Skripsi
REPRESENTASI BULLYING TERHADAP PENDERITA AUTISM SPECTRUM DISORDER PADA SERIAL DRAMA EXTRAORDINARY ATTORNEY WOO
Serial drama Extraordinary Attorney Woo menghadirkan representasi nyata mengenai perundunganyang dialami penyandang ASD. Penelitian ini bertujuan untuk menganalisis bagaimana representasi bullying terhadap penyandang ASD ditampilkan dalam drama Extraordinary Attorney Woo serta makna sosial yang terkandung di dalamnya. Penelitian ini menggunakan pendekatan kualitatif dengan metode analisis semiotika Roland Barthes. Data penelitian berupa 15 scene serial drama tersebut, dengan unit analisis pada adegan-adegan yang menampilkan praktik bullying, baik verbal, fisik, maupun psikologis. Analisis dilakukan melalui tiga tahapan makna: denotasi, konotasi, dan mitos. Hasil penelitian menunjukkan bahwa bullying yang dialami tokoh utama, Woo Young Woo, tidak hanya berbentuk fisik, tetapi juga verbal, dan psikologis. Pada level denotasi, bullying digambarkan sebagai realitas objektif yang terjadi di sekolah dan dunia kerja.

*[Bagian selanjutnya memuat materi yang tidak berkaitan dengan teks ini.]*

### config.mk
export PLATFORM = sky130hd
export DESIGN_NAME = preemptive_priority_job_scheduler_flat
export DESIGN_NICKNAME = d
export VERILOG_FILES = /design/src/hw/rtl/ppjs_pkg.sv /design/src/hw/rtl/ppjs_req_if.sv /design/src/hw/rtl/ppjs_rsp_if.sv /design/src/hw/rtl/ppjs_ctrl.sv /design/src/hw/rtl/ppjs_dp.sv /design/src/hw/rtl/preemptive_priority_job_scheduler.sv /design/src/flat_wrapper.sv
export SDC_FILE = /design/constraint.sdc
export NUM_CORES = 2
export LEC_CHECK = 0
export ABC_AREA = 1
export BUFFER_PORTS_ARGS = -buffer_cell sky130_fd_sc_hd__buf_4
export CAP_MARGIN = 30
export CORE_ASPECT_RATIO = 1.25
export CORE_MARGIN = 5
export CORE_UTILIZATION = 28
export CTS_CLUSTER_DIAMETER = 50
export CTS_CLUSTER_SIZE = 24
export DETAILED_ROUTE_END_ITERATION = 8
export GPL_TIMING_DRIVEN = 1
export SLEW_MARGIN = 20
export SYNTH_ARGS = -nofsm -noshare
export SYNTH_HDL_FRONTEND = slang
export SYNTH_SLANG_ARGS = --single-unit
### constraint.sdc
create_clock -name clock -period 6.5 [get_ports clock]
set_clock_uncertainty 0.15 [all_clocks]
set_input_delay 0.975 -clock clock [delete_from_list [all_inputs] [get_ports clock]]
set_output_delay 0.975 -clock clock [all_outputs]
set_load 0.01 [all_outputs]
### src/hw/rtl/ppjs_pkg.sv
// Package for the preemptive priority job scheduler.
// Holds sizing constants and the controller/datapath command and status structs.
package ppjs_pkg;

   localparam int WAIT_DEPTH = 16;
   localparam int SLOT_W     = (WAIT_DEPTH > 1) ? $clog2(WAIT_DEPTH) : 1;

   typedef struct packed {
      logic load;      // latch a new input item
      logic finish;    // complete the running job, emit it, start a search
      logic reduce;    // running job absorbs all elapsed time
      logic step;      // examine one waiting slot
      logic dispatch;  // move the search winner to the processor
      logic place;     // settle the arriving job, or drop it
      logic flush;     // send the held result out as the item's last
   } ppjs_cmd_type;

   typedef struct packed {
      logic drain;
      logic run_valid;
      logic elapsed_zero;
      logic fin_ok;
      logic can_emit;
      logic held_valid;
      logic out_free;
      logic search_last;
   } ppjs_stat_type;

endpackage

### src/hw/rtl/ppjs_req_if.sv
// Input channel of the job scheduler: valid/ready plus one job item.
// Standalone interface, no dependencies.
interface ppjs_req_if;
   logic        valid;
   logic        ready;
   logic        req_type;
   logic [15:0] job_id;
   logic [31:0] arrival_time;
   logic [15:0] run_time;
   logic [7:0]  priority_req;

   modport source (output valid, req_type, job_id, arrival_time, run_time, priority_req,
                   input ready);
   modport sink   (input valid, req_type, job_id, arrival_time, run_time, priority_req,
                   output ready);
endinterface

### src/hw/rtl/ppjs_rsp_if.sv
// Result channel of the job scheduler: valid/ready plus one completion item.
// Standalone interface, no dependencies.
interface ppjs_rsp_if;
   logic        valid;
   logic        ready;
   logic [15:0] done_id;
   logic [31:0] finish_time;
   logic        last;
   logic        dropped;

   modport source (output valid, done_id, finish_time, last, dropped, input ready);
   modport sink   (input valid, done_id, finish_time, last, dropped, output ready);
endinterface

### src/hw/rtl/ppjs_ctrl.sv
// Scheduler controller: one-hot sequencer issuing datapath commands.
// Depends on ppjs_pkg.
module ppjs_ctrl (
   input  logic                   clock,
   input  logic                   reset,
   input  logic                   req_valid,
   output logic                   req_ready,
   input  ppjs_pkg::ppjs_stat_type st,
   output ppjs_pkg::ppjs_cmd_type  cmd
);
   import ppjs_pkg::*;

   typedef enum logic [5:0] {
      S_IDLE   = 6'b000001,
      S_LOOP   = 6'b000010,
      S_SEARCH = 6'b000100,
      S_DISP   = 6'b001000,
      S_PLACE  = 6'b010000,
      S_FLUSH  = 6'b100000
   } state_type;

   state_type state_ff, state_in;

   always_comb begin
      state_in  = state_ff;
      cmd       = '0;
      req_ready = 1'b0;
      case (state_ff)
         S_IDLE: begin
            req_ready = !reset;
            if (req_valid && !reset) begin
               cmd.load = 1'b1;
               state_in = S_LOOP;
            end
         end
         S_LOOP: begin
            if (st.run_valid && (st.drain || !st.elapsed_zero)) begin
               if (!st.fin_ok) begin
                  cmd.reduce = 1'b1;
               end else if (st.can_emit) begin
                  cmd.finish = 1'b1;
                  state_in   = S_SEARCH;
               end
            end else if (st.drain) begin
               state_in = S_FLUSH;
            end else begin
               state_in = S_PLACE;
            end
         end
         S_SEARCH: begin
            cmd.step = 1'b1;
            if (st.search_last) state_in = S_DISP;
         end
         S_DISP: begin
            cmd.dispatch = 1'b1;
            state_in     = S_LOOP;
         end
         S_PLACE: begin
            if (st.can_emit) begin
               cmd.place = 1'b1;
               state_in  = S_FLUSH;
            end
         end
         S_FLUSH: begin
            if (!st.held_valid) begin
               state_in = S_IDLE;
            end else if (st.out_free) begin
               cmd.flush = 1'b1;
               state_in  = S_IDLE;
            end
         end
         default: state_in = S_IDLE;
      endcase
   end

   always_ff @(posedge clock) begin
      if (reset) state_ff <= S_IDLE;
      else       state_ff <= state_in;
   end

endmodule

Pada level konotasi, bullying menjadi simbol penolakan sosial terhadap perbedaan. Sementara pada level mitos, masih terdapat anggapan bahwa autisme adalah kelemahan atau aib yang perlu disembunyikan. Kesimpulan dari penelitian ini adalah bahwaserial Extraordinary Attorney Woo menampilkan bagaimana realitas perundungan.